(Collected data entries)
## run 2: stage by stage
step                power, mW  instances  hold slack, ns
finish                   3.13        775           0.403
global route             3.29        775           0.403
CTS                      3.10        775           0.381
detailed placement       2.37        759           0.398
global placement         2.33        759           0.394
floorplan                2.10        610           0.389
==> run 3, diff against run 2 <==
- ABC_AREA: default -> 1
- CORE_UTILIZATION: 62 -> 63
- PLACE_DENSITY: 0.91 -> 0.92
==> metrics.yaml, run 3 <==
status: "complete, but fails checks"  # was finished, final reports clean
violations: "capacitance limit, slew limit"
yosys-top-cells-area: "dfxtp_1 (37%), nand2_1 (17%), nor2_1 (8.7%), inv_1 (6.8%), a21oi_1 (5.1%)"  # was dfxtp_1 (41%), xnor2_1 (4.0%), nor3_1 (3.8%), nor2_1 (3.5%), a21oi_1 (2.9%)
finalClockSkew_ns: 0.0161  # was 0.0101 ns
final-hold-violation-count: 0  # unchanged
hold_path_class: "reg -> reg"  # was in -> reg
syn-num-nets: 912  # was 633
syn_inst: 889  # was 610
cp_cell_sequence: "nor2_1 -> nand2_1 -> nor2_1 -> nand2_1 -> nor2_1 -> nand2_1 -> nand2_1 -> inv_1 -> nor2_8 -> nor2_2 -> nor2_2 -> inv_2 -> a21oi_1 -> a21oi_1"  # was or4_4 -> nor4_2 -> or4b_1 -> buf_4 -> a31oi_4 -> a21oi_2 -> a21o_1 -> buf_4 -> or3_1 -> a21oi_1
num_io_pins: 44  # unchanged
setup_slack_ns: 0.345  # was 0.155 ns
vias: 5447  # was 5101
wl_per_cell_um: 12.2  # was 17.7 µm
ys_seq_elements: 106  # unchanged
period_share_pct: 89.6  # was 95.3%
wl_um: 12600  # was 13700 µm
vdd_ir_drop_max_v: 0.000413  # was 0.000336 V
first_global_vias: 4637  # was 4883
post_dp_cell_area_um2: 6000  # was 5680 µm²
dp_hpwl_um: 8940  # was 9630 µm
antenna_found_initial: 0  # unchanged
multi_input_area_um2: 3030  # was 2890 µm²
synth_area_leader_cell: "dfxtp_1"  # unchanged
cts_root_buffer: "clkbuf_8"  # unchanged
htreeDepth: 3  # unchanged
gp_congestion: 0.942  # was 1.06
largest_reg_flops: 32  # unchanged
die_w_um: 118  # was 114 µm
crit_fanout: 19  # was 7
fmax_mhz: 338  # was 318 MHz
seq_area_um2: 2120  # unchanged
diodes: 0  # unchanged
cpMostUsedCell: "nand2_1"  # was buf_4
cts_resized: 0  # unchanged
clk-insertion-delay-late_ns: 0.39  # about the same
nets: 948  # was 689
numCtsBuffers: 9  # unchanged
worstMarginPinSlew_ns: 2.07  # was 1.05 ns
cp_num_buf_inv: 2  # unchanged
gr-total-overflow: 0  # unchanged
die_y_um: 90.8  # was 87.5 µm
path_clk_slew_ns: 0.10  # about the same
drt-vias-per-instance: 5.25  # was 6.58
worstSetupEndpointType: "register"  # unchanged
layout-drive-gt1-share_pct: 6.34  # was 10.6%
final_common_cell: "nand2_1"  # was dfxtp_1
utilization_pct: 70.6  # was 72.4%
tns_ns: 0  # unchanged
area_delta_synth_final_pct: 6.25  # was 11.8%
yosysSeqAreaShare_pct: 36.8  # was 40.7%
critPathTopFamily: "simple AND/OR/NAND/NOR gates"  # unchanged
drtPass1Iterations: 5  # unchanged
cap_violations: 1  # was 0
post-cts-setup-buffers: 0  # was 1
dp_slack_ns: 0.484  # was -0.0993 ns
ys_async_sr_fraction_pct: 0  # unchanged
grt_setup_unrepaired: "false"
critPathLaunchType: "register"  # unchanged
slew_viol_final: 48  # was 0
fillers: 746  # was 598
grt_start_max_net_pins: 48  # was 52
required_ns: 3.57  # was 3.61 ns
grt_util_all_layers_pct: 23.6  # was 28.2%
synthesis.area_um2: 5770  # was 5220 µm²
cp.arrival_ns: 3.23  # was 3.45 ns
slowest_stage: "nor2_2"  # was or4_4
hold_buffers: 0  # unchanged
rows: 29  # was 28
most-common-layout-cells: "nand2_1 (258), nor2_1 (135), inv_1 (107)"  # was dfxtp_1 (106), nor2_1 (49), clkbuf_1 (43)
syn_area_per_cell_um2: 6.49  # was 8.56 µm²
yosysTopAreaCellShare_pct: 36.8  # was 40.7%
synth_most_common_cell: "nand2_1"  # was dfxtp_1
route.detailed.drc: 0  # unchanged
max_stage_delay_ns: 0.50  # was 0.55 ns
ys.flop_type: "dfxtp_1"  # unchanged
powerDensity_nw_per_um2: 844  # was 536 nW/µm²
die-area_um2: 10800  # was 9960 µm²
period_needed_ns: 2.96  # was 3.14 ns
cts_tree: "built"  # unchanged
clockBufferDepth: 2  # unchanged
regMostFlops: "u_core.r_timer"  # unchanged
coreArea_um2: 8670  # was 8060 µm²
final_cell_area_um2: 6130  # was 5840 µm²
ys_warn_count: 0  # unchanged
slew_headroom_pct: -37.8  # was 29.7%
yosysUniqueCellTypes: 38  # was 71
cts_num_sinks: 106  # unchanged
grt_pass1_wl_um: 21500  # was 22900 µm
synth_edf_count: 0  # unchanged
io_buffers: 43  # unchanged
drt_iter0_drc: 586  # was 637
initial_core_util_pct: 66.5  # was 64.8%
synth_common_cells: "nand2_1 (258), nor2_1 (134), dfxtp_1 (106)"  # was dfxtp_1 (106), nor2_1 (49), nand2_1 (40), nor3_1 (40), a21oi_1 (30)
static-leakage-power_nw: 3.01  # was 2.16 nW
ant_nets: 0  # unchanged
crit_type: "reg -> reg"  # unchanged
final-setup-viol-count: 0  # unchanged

Exercise brief → In the entries above, locate every line with the word "route" and copy it.

Task output →
global route             3.29        775           0.403
route.detailed.drc: 0  # unchanged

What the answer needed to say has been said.